In 1817, with the Vienna Congress, parts of Lower Lusatia fell to Prussia and were incorporated into the Province of Brandenburg. Thus, the abbey was finally secularised by the order of King Frederick William III. Since 1820, the abbey buildings have been used for educational and administrative work whereas the abbey churches have remained Roman Catholic and served as parish churches. In 1947 one of the churches was consecrated as Blessed Virgin Mary pilgrimage church.

Today the complex of Neuzelle Abbey is held by a public foundation run by the state of Brandenburg.

==Architecture==

Neuzelle is a Baroque style abbey, which is up to this day an oddity in Brandenburg, an area mainly dominated by Gothic churches. Neuzelle Abbey was first built and renovated in Gothic style. Gothic elements of the original building still can be found in the cloister and enclosure such as cross-ribbed structures, sculptures, corbel decoration and late medieval paintings.

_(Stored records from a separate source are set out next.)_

run A:
Design ALU_ft, start of the top module:
module ALU_ft (
    input              clk,
    input              rst,
    input      [31:0]  A,
    input      [31:0]  B,
    input      [2:0]   ALUControl,
    output reg [31:0]  Result,
    output reg         Zero,
    output reg         Carry,
    output reg         OverFlow,
    output reg         Negative,
    output reg         fault_detected_out
);
    wire [31:0] alu_res;
    wire alu_z, alu_c, alu_v, alu_n;
    ALU u_alu (
        .A(A),
        .B(B),
        .ALUControl(ALUControl),
        .Result(alu_res),
        .Zero(alu_z),
        .Carry(alu_c),
        .OverFlow(alu_v),
        .Negative(alu_n)
    );
    reg [31:0] res_t1;
    reg [31:0] res_t2;
    localparam STAGE1 = 2'b00;
    localparam STAGE2 = 2'b01;
    localparam STAGE3 = 2'b10;
    reg [1:0] state;
    always @(posedge clk or negedge rst) begin
        if (!rst) begin
            state              <= STAGE1;
            fault_detected_out <= 1'b0;
  ...
Size: ~2000 cells after synthesis.
clock: 3.15 ns
lec_check: 0
abc_area: 1
cap_margin: 0
cell_pad_in_sites_global_placement: 0
core_aspect_ratio: 0.5
core_margin: 2
core_utilization: 54
cts_cluster_diameter: 257
cts_cluster_size: 89
gpl_timing_driven: 0
max_routing_layer: met4
place_density_lb_addon: 0.15
setup_slack_margin: -0.27
slew_margin: 30
tns_end_percent: 5
run.sh (not shown) runs the stock make flow with config.mk's settings and CLKGATE_MAP_FILE=.
Ran to the end and failed final checks on setup timing: run A.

The Baroque redesigning of the abbey commenced in 1650. The enclosure buildings, the church and the administrative building – with its “Princely wing” – are located to the north of the central courtyard. Extending to the west is the arcade, with the entrance portal and the foundation registry. The “coach stalls” are located in the south, while the cloister garden extends to the east. The foundation church and the “peoples’ church”, both displaying South German and Bohemian Baroque styles, represented the new significance of the abbey in the 18th century.

An altar at the Neuzelle abbey church is dedicated to John of Nepomuk, Archbishop of Prague. The Infant Jesus from the church Santa Maria de Victoria in Prague is considered to have provided the model for the altar of the Divine Infant at the Neuzelle abbey church.

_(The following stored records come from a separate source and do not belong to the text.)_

==> flow/design.v <==
module converter_ascii_number (
	input [7:0] ascii_in,
	output[7:0] number_out);
	assign number_out = ascii_in;
endmodule
module operator_converter (
	input [7:0] in,
	output [7:0] out
);
localparam ADD = 0,
			SUB = 1,
			MULT = 2,
			DIV = 3;
assign out = (in == 8'd20) ? ADD : (in == 8'd21) ? SUB : (in == 8'd22) ? MULT : DIV;
endmodule
module convert_to_number
(
	input [7:0] num0,
	input [7:0] num1,
	input [7:0] num2,
	input [1:0] mode,
	output reg [7:0] out
);
always @(*) begin
	if (mode == 2'd0) begin
		out = num0;
	end
	else if (mode == 2'd1) begin
		out = num0*10 + num1;
	end
	else begin
		out = num0*100 + num1*10 + num2;
	end
end
endmodule
module divider (
	input clk,
	output rfd,
	input [7:0] dividend,
	input [7:0] divisor,
	output [7:0] quotient,
	output [7:0] fractional
);
	assign rfd = 1'b1;
	assign quotient = (divisor == 8'd0) ? 8'hFF : dividend / divisor;
	assign fractional = (divisor == 8'd0) ? dividend : dividend % divisor;
endmodule
module stack #(parameter size = 100)(
	input rst,
	input clk,
	input [7:0] data_in,
	input push_en,
	input pop_en,
	output [7:0] data_out,
	output is_empty	
);
	reg [7: 0] mem[size-1:0];
	reg[7:0] sp;
	always @(posedge clk) begin : proc_push
		if (rst)
			sp <= 0;
		else begin
			if (push_en) begin
				mem[sp] <= data_in;
				sp <= sp + 1;
			end
			if (pop_en) begin
					sp <= sp - 1'd1;
			end
		end
	end
	assign is_empty = (sp == 0);
	assign data_out = is_empty ? 8'd0 : mem[sp-1];
endmodule
module datapath (
	input clk,
	input rst,
	input num0_en,
	input num1_en,
	input num2_en,
	input index_cnt,
	input sel,
	input [1:0] mode,
	input operand_push,
	input operand_pop,
	input operator_push,
	input operator_pop,
	input num_clr,
	input result_en,
	input op1_en,
	input op2_en,
	input operator_en,
	output is_operand,
	output is_operator,
	output is_lt,
	output is_empty,
	output is_hash,
	output [7:0] data_out,
	output [7:0] rm,
	output rfd,
	output is_div,
	output op_is_empty,
	input [7:0] rom_data_in,
	output [6:0] rom_addr
);
localparam ADD = 0,
			SUB = 1,
			MULT = 2,
			DIV = 3;
wire [7:0] rom_data;
wire [7:0] converted_operator;
wire [7:0] converted_asci;
wire [7:0] convereted_decimal;
wire [7:0] top_operator;
wire [7:0] top_operand;
wire [7:0] operand_data_in;
wire [7:0] operator_data_in;
wire [7:0] divider_out, fractional;
wire operand_empty;
reg [7:0] num0, num1, num2;
reg [6:0] rom_index;
reg [7:0] result;
reg [7:0] op1, op2;
reg [7:0] operator;
assign rm = op2;
assign op_is_empty = is_empty;
assign rom_data = rom_data_in;
assign rom_addr = rom_index;
converter_ascii_number ascii_converter(rom_data, converted_asci);
convert_to_number decimal_converter(num0, num1, num2, mode, convereted_decimal);
operator_converter operator_converter(rom_data, converted_operator);
stack operands(.rst(rst), .clk(clk), .data_in(operand_data_in), .push_en(operand_push), .pop_en(operand_pop), .data_out(top_operand), .is_empty(operand_empty));
stack operators(.rst(rst), .clk(clk), .data_in(converted_operator), .push_en(operator_push), .pop_en(operator_pop), .data_out(top_operator), .is_empty(is_empty));
divider divider (
	.clk(clk),  
	.rfd(rfd),  
	.dividend(op1),  
	.divisor(op2),  
	.quotient(divider_out),  
	.fractional(fractional)
);  
assign is_div = top_operator == DIV;
assign data_out = top_operand;
assign operand_data_in = sel ? result : convereted_decimal;
assign is_operand = (rom_data >= 0 && rom_data < 10) ? 1 : 0;
assign is_operator = (rom_data >= 20 && rom_data <= 30) ? 1 : 0;
assign is_hash = rom_data == 8'd10;
assign is_lt = is_empty? 0: (converted_operator==ADD && (top_operator==SUB || top_operator==MULT || top_operator==DIV))
 		|| (converted_operator==SUB && (top_operator==MULT || top_operator==DIV)) 
		|| (converted_operator==DIV && (top_operator==MULT || top_operator==DIV));
always @(posedge clk) begin
	if (rst || num_clr) begin
		num0 <= 0;
		num1 <= 0;
		num2 <= 0;
	end
	else if (num0_en)
		num0 <= rom_data;
	else if (num1_en)
		num1 <= rom_data;
	else if (num2_en)
		num2 <= rom_data;
end
always @(posedge clk) begin
	if (rst) begin
		op1 <= 0;
		op2 <= 0;
	end
	else if (op1_en)
		op1 <= top_operand;
	else if (op2_en)
		op2 <= top_operand; 
end
always @(posedge clk) begin
	if (rst)
		operator <= 0;
	else if (operator_en)
		operator <= top_operator;
end
always @(posedge clk) begin
	if (rst)
		rom_index <= 0;
	else if (index_cnt)
		rom_index <= rom_index + 1;
end
always @(*) begin
	result = 0;
	begin
		if (operator == ADD) result = op1 + op2;
		else if (operator == SUB) result = op1 - op2;
		else if (operator == MULT) result = op1 * op2;
		else if (operator == DIV) result = divider_out;
	end
end
endmodule
module controller(
	input clk,
	input rst,
	input start,
	input is_operand,
	input is_operator,
	input is_lt,
	input is_empty,
	input is_hash,
	input is_div,
	input op_is_empty,
	output reg num0_en,
	output reg num1_en,
	output reg num2_en,
	output reg index_cnt,
	output reg sel,
	output reg operand_push,
	output reg operator_push,
	output reg operand_pop,
	output reg operator_pop,
	output reg num_clr,
	output reg result_en,
	output reg op1_en,
	output reg op2_en,
	output reg operator_en,
	output [1:0] mode,
	output reg done,
	output reg [4:0] ps
);
reg [4:0] ns, div_count;
reg [1:0] count;
assign mode = count-1;
always @(*) begin
	ns = 5'd0;
	case (ps)
		5'd0: if(start) ns = 1;
			else ns = 0;
		5'd1: if(is_operand) ns = 2;
			  else if(is_hash) ns = 9;
		5'd3: if(is_operator && is_lt==0) ns = 8;
				else if(is_operator && is_lt) ns = 17;
				else if (is_operand) ns=2;
			  else if(is_hash) ns = 9;
		5'd8: ns = 1;
		5'd10: if(op_is_empty) ns = 16;
				else ns = 11;
		5'd14: if(is_div &&  div_count<15 ) ns = 5'd14;
				else ns = 5'd15;
		5'd15: if(op_is_empty) ns = 16;
				else ns = 10;
		5'd16: ns = 16;
		5'd22: if(div_count<15 && is_div) ns = 5'd22;
				else ns = 5'd23;
		5'd24: ns = 1;
		default: ns = ps + 1;
	endcase
end
always @(posedge clk) begin
	if (rst) begin
		ps <= 5'd0;
		div_count <= 0;
	end
	else begin
		ps <= ns;
		if (ps==10)
			div_count <= 0;
		if (is_div && ps>10)
			div_count <= div_count + 1;
		if (ps==2)
			count <= count + 1;
		if (ps==1) begin
			count <= 0;
		end
	end
end
always @(*) begin
	num0_en = 0;
	num1_en = 0;
	num2_en = 0;
	index_cnt = 0;
	sel = 0;
	operand_push = 0;
	operator_push = 0;
	operand_pop = 0;
	operator_pop = 0;
	num_clr = 0;
	result_en = 0;
	op1_en = 0;
	op2_en = 0;
	operator_en = 0;
	done = 0;
	case (ps)
		5'd1:begin
			num_clr = 1;
		end
		5'd2: begin
			if (count==0)
				num0_en = 1;
			else if(count==1)
				num1_en = 1;
			else if (count==2)
				num2_en = 1;
			index_cnt = 1;
		end
		5'd8: begin
			operand_push = 1;
			operator_push = 1;
			index_cnt = 1;
		end
		5'd9: begin
			operand_push = 1;
		end
		5'd10: begin
			op2_en = 1;
			operator_en = 1;
		end
		5'd11: begin
			operand_pop = 1;
		end
		5'd12: begin
			op1_en = 1;
		end
		5'd13: begin
			operand_pop = 1;
		end
		5'd15: begin
			result_en = 1;
			operator_pop = 1;
			sel = 1;
			operand_push = 1;
		end
		5'd16: begin
			done = 1;
		end
		5'd17: begin
			operand_push = 1;
		end
		5'd18: begin
			op2_en = 1;
			operator_en = 1;
		end
		5'd19: begin
			operand_pop = 1;
		end
		5'd20: begin
			op1_en = 1;
		end
		5'd21: begin
			operand_pop = 1;
		end
		5'd23: begin
			operator_pop = 1;
			result_en = 1;
		end
		5'd24: begin
			sel = 1;
			operand_push = 1;
			operator_push = 1;
			index_cnt = 1;
		end
		default:
			sel = 0;
	endcase
end
endmodule
module calculator
(	
	input clk, 
	input rst,
	input start,
	input [7:0] rom_data,
	output [6:0] rom_addr,
	output done,
	output [7:0] result
);
wire is_operand, is_operator, is_lt, is_empty, is_hash,
	num0_en, num1_en, num2_en, index_cnt, sel, operand_push, operator_push,
	operand_pop, operator_pop, num_clr, result_en, op1_en, op2_en, operator_en, rfd, is_div, op_is_empty;
wire [1:0] mode;
wire [7:0] data_out, inx;
wire [4:0] ps;
controller ctrl(clk, rst, start, is_operand, is_operator, is_lt, is_empty, is_hash, is_div, op_is_empty,
				num0_en, num1_en, num2_en, index_cnt, sel, operand_push, operator_push,
				operand_pop, operator_pop, num_clr, result_en, op1_en, op2_en,
				operator_en, mode, done, ps);
datapath dp(clk, rst, num0_en, num1_en, num2_en, index_cnt, sel, mode, operand_push,
			operand_pop, operator_push, operator_pop, num_clr, result_en, op1_en,
			op2_en, operator_en, is_operand, is_operator, is_lt, is_empty, is_hash, data_out, inx, rfd, is_div, op_is_empty,
			rom_data, rom_addr);
assign result = data_out;
endmodule
make LEC_CHECK=0 CAP_MARGIN=20 CORE_MARGIN=2 CORE_UTILIZATION=70 CTS_CLUSTER_DIAMETER=381 CTS_CLUSTER_SIZE=20 PLACE_DENSITY_LB_ADDON=0.01 SETUP_SLACK_MARGIN=2.19 SLEW_MARGIN=15 finish   # period 8.0 ns
run.sh (not shown) runs the stock make flow with config.mk's settings and CLKGATE_MAP_FILE=.
The baseline finished but failed the layout checks on setup timing.
Change:
ABC_AREA = 1   (was not set)
CORE_UTILIZATION = 72   (was 70)
CTS_CLUSTER_DIAMETER = 197   (was 381)
CTS_CLUSTER_SIZE = not set   (was 20)
PLACE_DENSITY_LB_ADDON = 0.2   (was 0.01)
SETUP_SLACK_MARGIN = not set   (was 2.19)
SLEW_MARGIN = 20   (was 15)
clock period = 9.68 ns   (was 8.0 ns; I/O delays follow)
After rerunning:
- With this change the flow ran to the end with no violations
- flip-flop count does not change
- global-route usage went up by 2.3 points
- cell count rises by 41%
- count of clock-buffer cells in the layout rose by 57
- utilization falls by 0.42 points
- fmax came out higher by 17%
- worst hold slack got worse by 30 ps
- sequential share of layout area drops by 0.73 points
- non-clock buffer count went down by 200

A Baroque garden was established at Neuzelle Abbey in 1760. The abbey‘s location provided the opportunity for an elongated terraced garden, which provides manifold views of the geometrically designed garden area and of the expanse of the Oder river meadows as well as of the abbey grounds.

The restoration of the historical abbey was completed for Neuzelle Abbey's 750th anniversary in 2018.

== Repopulation ==

=== Founding ===
In 2018, after some time of consideration, the Austrian Abbey of Heiligenkreuz refounded Neuzelle Abbey as a Priory by request of the Bishop of Görlitz Wolfgang Ipolt. It was given the name "Maria Friedenshort". As the historic abbey grounds are owned by a state owned foundation there is no room for the monks. Therefore, they are planning on building a new monastery in Treppeln. As of 2024 clearing work has started on the historic Stasi-grounds and they are currently building a provisional monastery in Bernhardshof in Treppeln.

=== Monks ===
The Priory of Maria Friedenshort currently consists of eight monks. Seven monks with solemn profession, one monk with temporary profession and two novices. The current Prior of Neuzelle Abbey is Pater Simeon Wester OCist, who was the previous Prior of Heiligenkreuz. The Subprior is Pater Kilian Müller OCist, who is also the economist.

=== Beata Maria Virgo Parish ===
The parish of Neuzelle is served by the monks of the abbey. As of 2019 the two catholic churches in Eisenhüttenstadt are a part of the Beata Maria Virgo Parish of Neuzelle. The abbeychurch in Neuzelle is also a part of the parish, as are two more chapels in Neuzelle. Currently Pater Isaak Maria Käfferlein OCist serves as pastor and Pater Niklaus Schneider OCist as chaplain.